### Work required
Please count how many lines of the data include the word "rose". Give only that number in reply.

[Stored items from a collection]
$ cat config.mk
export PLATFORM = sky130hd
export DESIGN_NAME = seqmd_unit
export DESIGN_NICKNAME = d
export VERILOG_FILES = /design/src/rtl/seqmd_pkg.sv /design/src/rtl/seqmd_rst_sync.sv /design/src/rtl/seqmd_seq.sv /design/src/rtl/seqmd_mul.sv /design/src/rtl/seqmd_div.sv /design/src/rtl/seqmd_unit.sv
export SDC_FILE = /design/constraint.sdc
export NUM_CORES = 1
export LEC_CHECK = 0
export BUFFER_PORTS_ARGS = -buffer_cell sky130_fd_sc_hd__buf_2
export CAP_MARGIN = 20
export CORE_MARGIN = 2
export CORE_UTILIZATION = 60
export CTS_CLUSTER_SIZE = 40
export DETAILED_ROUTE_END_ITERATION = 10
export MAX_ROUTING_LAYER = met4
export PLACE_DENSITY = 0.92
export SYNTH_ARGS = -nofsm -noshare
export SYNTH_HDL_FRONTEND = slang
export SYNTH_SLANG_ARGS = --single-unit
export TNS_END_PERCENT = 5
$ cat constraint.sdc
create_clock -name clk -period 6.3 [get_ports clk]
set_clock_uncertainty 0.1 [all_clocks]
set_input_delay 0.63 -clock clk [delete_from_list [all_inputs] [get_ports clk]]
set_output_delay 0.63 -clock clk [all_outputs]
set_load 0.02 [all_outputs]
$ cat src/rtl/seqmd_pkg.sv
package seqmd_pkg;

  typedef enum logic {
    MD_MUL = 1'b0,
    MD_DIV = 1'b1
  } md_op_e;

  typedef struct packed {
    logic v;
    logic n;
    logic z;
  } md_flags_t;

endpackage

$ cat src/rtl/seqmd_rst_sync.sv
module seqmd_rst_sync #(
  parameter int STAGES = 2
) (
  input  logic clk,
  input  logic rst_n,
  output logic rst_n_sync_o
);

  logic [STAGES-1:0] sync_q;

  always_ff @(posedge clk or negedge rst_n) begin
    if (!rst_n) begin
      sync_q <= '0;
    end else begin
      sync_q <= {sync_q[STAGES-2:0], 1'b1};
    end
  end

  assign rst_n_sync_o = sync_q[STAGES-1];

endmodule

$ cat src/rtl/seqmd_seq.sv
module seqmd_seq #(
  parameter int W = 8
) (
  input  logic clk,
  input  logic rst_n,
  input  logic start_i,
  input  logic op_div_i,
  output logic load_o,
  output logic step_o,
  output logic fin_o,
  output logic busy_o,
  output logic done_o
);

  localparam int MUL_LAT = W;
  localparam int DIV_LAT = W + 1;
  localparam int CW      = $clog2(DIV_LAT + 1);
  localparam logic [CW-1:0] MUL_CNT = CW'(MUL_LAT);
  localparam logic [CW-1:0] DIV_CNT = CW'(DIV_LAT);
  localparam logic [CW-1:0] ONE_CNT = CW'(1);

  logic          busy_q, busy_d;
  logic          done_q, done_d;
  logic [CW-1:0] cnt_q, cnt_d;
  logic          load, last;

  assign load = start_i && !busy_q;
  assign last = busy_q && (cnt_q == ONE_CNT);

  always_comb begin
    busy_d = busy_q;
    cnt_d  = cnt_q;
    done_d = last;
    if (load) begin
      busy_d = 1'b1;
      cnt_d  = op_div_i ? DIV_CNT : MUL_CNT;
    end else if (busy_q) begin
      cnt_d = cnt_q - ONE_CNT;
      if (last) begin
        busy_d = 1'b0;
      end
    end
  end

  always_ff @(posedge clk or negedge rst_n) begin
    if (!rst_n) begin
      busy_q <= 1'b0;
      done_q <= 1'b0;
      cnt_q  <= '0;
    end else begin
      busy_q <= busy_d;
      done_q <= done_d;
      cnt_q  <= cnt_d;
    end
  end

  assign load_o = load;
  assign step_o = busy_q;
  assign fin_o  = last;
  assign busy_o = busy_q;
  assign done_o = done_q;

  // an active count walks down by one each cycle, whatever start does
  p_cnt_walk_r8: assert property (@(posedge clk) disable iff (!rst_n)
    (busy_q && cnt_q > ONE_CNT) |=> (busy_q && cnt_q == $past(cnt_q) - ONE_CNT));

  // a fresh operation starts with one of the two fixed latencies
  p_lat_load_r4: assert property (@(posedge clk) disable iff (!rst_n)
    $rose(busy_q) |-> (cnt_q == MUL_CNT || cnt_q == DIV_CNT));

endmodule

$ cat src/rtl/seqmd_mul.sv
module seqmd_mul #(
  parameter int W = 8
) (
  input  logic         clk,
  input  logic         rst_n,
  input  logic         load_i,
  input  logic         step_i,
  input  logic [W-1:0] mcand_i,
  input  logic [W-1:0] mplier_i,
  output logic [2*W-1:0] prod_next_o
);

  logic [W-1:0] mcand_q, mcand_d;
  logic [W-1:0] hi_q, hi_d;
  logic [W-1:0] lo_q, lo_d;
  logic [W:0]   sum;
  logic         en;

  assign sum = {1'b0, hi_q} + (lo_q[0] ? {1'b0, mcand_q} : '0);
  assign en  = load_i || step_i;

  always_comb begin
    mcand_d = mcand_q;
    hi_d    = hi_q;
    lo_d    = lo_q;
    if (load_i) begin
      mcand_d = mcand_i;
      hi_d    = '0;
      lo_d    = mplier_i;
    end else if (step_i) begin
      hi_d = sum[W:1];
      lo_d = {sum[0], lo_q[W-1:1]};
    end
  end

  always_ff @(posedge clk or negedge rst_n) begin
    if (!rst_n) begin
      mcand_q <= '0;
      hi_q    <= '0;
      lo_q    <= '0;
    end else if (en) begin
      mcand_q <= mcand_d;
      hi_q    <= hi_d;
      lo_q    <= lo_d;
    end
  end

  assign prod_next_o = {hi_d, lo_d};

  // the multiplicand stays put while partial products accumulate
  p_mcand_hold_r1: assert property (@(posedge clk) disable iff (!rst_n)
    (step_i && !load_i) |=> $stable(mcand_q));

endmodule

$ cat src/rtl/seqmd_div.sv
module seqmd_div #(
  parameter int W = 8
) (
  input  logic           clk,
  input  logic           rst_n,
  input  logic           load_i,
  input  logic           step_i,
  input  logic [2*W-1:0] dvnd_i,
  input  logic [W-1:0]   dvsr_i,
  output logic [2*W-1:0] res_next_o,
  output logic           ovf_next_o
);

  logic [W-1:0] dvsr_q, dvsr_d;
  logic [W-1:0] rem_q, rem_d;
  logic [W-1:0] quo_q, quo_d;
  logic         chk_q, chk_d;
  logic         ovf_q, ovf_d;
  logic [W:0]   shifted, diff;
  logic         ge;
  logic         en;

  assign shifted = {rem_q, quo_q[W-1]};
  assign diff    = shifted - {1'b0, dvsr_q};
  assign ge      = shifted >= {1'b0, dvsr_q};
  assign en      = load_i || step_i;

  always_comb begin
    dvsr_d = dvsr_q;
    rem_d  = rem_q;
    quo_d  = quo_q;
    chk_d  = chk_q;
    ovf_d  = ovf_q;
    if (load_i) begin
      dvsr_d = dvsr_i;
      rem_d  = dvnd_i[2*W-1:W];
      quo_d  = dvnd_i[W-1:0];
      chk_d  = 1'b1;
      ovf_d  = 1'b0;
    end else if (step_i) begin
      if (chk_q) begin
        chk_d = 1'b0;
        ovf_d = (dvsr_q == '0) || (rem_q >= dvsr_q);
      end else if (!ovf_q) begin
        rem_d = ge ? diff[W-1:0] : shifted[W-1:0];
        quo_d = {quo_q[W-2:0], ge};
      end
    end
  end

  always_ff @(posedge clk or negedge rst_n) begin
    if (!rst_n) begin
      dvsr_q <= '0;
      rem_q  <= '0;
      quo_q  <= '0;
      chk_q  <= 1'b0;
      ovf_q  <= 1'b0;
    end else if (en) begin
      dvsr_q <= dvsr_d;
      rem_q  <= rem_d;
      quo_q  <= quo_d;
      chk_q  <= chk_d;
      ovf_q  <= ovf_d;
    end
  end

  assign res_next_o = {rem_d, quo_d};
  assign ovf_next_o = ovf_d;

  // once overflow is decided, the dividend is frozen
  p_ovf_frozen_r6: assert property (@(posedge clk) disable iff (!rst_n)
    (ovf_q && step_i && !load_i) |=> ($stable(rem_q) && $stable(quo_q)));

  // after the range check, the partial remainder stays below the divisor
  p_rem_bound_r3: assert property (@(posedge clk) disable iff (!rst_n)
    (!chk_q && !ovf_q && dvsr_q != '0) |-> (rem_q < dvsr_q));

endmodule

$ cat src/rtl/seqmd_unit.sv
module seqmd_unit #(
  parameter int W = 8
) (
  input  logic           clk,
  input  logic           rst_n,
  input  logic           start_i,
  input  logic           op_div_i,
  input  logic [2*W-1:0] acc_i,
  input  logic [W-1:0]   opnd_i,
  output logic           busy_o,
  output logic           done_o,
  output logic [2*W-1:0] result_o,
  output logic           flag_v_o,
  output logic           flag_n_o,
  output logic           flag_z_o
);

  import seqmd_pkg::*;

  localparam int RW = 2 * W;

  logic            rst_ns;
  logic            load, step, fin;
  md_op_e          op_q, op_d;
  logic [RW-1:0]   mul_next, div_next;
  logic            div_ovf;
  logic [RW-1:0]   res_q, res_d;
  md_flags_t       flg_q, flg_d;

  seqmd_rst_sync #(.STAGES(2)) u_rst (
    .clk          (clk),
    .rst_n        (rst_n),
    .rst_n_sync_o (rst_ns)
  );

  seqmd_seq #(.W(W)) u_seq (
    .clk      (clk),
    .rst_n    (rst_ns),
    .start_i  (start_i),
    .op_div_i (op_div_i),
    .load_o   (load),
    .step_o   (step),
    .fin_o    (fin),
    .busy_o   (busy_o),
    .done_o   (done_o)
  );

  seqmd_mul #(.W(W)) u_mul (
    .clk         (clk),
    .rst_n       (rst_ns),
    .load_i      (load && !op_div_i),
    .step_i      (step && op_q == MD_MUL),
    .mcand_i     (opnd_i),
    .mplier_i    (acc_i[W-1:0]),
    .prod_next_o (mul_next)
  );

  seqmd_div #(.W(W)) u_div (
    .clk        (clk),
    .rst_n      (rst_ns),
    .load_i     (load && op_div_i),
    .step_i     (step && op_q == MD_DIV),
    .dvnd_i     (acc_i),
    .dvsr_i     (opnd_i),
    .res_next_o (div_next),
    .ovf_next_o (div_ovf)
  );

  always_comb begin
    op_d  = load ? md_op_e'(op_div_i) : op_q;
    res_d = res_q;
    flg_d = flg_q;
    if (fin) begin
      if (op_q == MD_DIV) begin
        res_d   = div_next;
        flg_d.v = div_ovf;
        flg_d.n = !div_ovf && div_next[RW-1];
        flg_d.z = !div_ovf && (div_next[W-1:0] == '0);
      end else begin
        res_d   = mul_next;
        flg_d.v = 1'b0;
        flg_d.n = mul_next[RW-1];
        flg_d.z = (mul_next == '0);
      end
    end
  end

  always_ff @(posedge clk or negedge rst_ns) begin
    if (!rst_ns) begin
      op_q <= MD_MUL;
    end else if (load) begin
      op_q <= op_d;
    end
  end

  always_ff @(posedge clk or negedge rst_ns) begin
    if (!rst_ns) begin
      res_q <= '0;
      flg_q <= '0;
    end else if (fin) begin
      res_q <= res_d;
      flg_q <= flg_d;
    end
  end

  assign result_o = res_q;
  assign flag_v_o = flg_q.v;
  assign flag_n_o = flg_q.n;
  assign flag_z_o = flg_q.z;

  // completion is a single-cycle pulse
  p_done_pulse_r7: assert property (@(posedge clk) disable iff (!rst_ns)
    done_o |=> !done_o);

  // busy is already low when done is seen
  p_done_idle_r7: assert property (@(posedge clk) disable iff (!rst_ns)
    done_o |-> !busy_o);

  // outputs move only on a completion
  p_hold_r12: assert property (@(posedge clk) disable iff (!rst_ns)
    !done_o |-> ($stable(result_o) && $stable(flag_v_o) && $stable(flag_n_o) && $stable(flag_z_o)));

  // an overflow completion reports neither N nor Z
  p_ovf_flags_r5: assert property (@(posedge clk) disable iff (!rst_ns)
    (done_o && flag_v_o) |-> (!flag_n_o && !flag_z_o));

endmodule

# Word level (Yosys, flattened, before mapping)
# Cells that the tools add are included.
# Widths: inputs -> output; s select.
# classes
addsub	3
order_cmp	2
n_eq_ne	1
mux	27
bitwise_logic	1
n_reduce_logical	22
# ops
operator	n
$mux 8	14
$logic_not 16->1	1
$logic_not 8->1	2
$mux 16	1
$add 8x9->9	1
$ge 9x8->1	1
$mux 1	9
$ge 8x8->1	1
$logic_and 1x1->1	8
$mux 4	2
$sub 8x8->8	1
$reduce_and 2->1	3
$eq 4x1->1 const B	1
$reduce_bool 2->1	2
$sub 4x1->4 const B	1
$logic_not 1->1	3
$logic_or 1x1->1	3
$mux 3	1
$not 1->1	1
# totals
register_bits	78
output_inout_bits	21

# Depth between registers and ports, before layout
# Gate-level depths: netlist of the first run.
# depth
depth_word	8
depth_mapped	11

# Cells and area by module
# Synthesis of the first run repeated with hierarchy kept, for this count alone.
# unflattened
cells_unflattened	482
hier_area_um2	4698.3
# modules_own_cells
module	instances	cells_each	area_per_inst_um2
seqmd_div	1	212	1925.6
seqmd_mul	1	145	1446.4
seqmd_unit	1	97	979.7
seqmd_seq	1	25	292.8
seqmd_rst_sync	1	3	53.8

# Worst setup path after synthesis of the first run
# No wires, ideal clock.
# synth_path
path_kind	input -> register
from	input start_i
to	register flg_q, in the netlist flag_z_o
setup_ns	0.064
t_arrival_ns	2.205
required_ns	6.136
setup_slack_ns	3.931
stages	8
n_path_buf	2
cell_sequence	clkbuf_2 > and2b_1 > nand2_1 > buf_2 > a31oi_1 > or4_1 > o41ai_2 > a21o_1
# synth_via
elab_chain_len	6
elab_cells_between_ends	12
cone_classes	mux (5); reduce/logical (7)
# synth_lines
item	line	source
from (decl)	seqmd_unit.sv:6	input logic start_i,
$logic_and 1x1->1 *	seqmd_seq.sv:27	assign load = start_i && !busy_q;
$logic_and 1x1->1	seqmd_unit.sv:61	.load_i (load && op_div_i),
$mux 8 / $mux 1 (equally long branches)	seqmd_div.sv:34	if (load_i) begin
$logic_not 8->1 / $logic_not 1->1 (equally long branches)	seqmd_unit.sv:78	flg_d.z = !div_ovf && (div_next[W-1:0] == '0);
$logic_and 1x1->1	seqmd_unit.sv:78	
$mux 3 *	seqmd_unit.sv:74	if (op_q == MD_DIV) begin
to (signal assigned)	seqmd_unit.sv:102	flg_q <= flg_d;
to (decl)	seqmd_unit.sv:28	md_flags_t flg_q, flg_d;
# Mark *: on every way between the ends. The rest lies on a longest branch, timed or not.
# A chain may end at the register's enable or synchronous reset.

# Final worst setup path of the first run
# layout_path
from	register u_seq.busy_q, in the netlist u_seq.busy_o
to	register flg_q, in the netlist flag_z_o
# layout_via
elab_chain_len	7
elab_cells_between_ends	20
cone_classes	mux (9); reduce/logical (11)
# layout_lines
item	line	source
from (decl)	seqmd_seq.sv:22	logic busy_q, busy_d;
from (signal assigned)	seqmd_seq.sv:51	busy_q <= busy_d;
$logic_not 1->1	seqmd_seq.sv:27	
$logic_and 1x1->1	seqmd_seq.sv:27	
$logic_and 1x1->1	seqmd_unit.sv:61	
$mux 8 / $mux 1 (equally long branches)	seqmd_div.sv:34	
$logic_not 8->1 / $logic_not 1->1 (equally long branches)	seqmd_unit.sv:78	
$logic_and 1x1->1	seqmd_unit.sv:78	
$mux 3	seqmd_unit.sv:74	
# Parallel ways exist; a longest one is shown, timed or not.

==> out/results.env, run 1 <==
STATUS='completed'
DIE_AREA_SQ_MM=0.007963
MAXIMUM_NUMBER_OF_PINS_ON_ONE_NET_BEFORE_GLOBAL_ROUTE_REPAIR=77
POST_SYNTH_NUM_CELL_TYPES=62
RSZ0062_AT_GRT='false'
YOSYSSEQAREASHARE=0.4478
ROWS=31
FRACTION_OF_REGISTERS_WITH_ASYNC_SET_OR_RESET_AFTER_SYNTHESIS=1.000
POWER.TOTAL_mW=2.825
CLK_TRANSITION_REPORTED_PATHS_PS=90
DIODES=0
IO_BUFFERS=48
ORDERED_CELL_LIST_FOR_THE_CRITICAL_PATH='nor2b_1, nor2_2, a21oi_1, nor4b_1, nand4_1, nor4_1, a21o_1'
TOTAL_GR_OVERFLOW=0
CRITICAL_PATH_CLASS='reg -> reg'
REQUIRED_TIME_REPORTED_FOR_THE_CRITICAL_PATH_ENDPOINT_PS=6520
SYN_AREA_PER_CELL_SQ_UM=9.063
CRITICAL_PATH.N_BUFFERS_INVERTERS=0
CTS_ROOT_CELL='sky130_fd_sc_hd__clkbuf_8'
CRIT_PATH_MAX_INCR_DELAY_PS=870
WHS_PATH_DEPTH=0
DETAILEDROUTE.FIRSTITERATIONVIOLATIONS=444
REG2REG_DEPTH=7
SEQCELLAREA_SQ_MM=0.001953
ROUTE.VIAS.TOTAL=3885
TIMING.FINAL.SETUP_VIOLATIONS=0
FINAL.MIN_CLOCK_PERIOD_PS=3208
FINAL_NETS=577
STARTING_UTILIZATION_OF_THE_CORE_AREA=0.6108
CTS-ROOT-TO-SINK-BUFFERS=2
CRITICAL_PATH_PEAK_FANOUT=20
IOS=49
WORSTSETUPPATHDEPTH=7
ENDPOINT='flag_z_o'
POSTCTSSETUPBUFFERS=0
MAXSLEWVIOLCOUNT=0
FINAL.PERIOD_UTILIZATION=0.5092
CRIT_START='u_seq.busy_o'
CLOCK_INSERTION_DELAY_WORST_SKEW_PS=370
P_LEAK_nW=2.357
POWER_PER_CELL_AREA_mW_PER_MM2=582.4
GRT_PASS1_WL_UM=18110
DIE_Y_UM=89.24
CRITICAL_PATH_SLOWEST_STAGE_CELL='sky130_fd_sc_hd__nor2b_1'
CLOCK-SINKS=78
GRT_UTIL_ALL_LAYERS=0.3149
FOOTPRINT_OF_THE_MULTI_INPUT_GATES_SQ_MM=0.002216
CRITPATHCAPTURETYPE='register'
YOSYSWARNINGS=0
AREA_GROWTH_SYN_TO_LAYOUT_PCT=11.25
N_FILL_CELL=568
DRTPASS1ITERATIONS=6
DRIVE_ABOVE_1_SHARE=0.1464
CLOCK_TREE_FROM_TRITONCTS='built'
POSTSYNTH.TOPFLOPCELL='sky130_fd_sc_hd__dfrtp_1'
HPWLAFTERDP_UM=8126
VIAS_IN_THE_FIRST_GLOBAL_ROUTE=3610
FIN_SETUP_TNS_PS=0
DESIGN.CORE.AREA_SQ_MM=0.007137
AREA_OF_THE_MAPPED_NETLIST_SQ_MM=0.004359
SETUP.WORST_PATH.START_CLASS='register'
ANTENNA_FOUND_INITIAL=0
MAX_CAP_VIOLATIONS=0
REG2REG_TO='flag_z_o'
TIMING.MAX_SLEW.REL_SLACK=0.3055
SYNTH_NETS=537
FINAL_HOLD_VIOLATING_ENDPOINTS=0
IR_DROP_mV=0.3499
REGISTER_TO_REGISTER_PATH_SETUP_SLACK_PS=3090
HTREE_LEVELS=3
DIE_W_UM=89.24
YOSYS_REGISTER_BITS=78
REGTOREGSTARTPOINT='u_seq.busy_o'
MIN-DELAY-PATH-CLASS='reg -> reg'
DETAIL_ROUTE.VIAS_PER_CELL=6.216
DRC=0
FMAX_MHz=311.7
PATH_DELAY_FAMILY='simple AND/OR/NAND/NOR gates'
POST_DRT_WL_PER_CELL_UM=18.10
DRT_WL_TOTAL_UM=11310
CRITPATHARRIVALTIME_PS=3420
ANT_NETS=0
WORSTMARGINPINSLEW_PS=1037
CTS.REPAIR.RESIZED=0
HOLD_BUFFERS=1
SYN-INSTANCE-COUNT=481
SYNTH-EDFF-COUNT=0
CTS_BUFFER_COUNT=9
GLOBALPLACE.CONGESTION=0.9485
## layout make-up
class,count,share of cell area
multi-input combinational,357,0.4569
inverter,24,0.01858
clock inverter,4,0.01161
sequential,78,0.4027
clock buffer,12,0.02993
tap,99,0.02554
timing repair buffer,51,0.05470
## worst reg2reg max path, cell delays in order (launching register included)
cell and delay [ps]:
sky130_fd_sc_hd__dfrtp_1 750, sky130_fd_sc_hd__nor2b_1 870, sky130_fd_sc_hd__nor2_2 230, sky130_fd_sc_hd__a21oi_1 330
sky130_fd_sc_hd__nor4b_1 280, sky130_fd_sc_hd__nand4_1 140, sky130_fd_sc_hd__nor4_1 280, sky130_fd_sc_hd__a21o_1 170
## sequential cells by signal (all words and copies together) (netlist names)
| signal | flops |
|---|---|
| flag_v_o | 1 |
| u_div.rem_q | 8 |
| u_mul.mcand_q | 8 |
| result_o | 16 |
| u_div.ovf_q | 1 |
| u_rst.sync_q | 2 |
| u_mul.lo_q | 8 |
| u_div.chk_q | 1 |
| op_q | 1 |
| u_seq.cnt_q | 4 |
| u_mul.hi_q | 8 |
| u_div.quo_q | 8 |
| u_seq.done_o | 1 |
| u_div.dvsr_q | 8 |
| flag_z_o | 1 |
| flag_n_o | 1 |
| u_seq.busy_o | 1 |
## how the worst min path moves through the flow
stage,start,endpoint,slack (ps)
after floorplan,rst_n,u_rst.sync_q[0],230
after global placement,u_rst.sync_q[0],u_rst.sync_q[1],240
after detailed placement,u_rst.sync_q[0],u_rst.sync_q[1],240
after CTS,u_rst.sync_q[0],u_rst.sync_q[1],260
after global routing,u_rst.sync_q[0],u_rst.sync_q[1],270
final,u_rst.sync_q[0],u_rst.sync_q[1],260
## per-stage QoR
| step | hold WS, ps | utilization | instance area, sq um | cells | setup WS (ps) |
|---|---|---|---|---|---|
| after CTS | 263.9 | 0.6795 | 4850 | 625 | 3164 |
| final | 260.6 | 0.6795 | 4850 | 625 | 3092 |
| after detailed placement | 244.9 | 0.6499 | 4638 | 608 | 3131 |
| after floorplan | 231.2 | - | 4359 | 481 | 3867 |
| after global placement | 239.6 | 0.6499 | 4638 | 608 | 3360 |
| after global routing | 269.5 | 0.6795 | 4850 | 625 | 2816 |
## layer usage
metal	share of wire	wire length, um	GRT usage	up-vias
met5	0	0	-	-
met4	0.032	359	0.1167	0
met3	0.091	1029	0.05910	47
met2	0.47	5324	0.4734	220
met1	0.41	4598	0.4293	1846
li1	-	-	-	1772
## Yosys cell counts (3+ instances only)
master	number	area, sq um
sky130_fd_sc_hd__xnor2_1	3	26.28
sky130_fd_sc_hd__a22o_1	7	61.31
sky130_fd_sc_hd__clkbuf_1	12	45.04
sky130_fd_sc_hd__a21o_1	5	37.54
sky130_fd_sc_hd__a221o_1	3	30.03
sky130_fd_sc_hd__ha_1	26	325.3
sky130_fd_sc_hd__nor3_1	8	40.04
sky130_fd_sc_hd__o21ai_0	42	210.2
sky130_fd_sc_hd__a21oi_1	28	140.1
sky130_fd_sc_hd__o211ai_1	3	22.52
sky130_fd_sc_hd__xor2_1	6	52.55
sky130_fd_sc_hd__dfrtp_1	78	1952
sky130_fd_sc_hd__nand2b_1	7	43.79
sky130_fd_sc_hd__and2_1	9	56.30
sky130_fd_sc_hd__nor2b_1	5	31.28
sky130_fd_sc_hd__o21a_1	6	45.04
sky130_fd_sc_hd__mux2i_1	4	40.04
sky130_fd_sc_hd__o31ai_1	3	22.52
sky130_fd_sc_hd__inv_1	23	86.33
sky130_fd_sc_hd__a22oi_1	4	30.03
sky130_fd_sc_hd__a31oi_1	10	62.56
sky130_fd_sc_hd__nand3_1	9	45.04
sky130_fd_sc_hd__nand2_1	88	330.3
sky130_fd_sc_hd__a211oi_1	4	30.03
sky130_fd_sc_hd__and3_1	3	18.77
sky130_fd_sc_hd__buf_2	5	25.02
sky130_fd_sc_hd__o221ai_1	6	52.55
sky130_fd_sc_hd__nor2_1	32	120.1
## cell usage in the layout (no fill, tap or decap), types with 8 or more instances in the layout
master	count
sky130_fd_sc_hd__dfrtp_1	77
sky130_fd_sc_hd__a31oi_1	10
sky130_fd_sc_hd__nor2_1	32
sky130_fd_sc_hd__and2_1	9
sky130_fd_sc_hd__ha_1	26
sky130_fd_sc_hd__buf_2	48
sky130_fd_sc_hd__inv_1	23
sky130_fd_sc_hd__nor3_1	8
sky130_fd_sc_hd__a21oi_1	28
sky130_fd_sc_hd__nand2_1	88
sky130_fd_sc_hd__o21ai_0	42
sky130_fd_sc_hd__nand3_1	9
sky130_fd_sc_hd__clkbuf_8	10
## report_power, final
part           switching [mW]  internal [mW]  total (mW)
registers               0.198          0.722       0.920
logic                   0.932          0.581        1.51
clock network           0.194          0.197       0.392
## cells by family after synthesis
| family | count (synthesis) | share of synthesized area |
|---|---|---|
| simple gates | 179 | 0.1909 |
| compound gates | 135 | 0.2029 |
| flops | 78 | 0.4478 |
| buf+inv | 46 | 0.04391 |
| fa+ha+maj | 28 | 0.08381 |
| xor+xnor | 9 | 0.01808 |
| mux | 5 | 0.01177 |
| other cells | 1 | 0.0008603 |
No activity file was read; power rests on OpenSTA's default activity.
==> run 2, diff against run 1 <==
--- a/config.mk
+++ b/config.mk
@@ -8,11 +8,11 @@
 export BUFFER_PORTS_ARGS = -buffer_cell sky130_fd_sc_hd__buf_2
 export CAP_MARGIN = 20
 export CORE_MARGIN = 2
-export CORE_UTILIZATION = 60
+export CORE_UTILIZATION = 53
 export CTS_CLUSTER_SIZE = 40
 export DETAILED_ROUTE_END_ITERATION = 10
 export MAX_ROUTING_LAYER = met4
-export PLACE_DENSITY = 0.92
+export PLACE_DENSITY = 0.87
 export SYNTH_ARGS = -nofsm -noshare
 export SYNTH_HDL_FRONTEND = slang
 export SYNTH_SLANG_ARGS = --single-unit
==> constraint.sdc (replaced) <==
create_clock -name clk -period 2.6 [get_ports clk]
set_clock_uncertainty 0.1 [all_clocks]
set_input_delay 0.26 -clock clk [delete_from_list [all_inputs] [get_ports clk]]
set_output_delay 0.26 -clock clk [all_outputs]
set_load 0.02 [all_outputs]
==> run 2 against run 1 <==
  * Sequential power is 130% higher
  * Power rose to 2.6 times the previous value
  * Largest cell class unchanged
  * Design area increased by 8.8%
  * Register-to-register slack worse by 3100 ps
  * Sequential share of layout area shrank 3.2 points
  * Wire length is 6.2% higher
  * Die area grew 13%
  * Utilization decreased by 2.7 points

### Solution to this task
2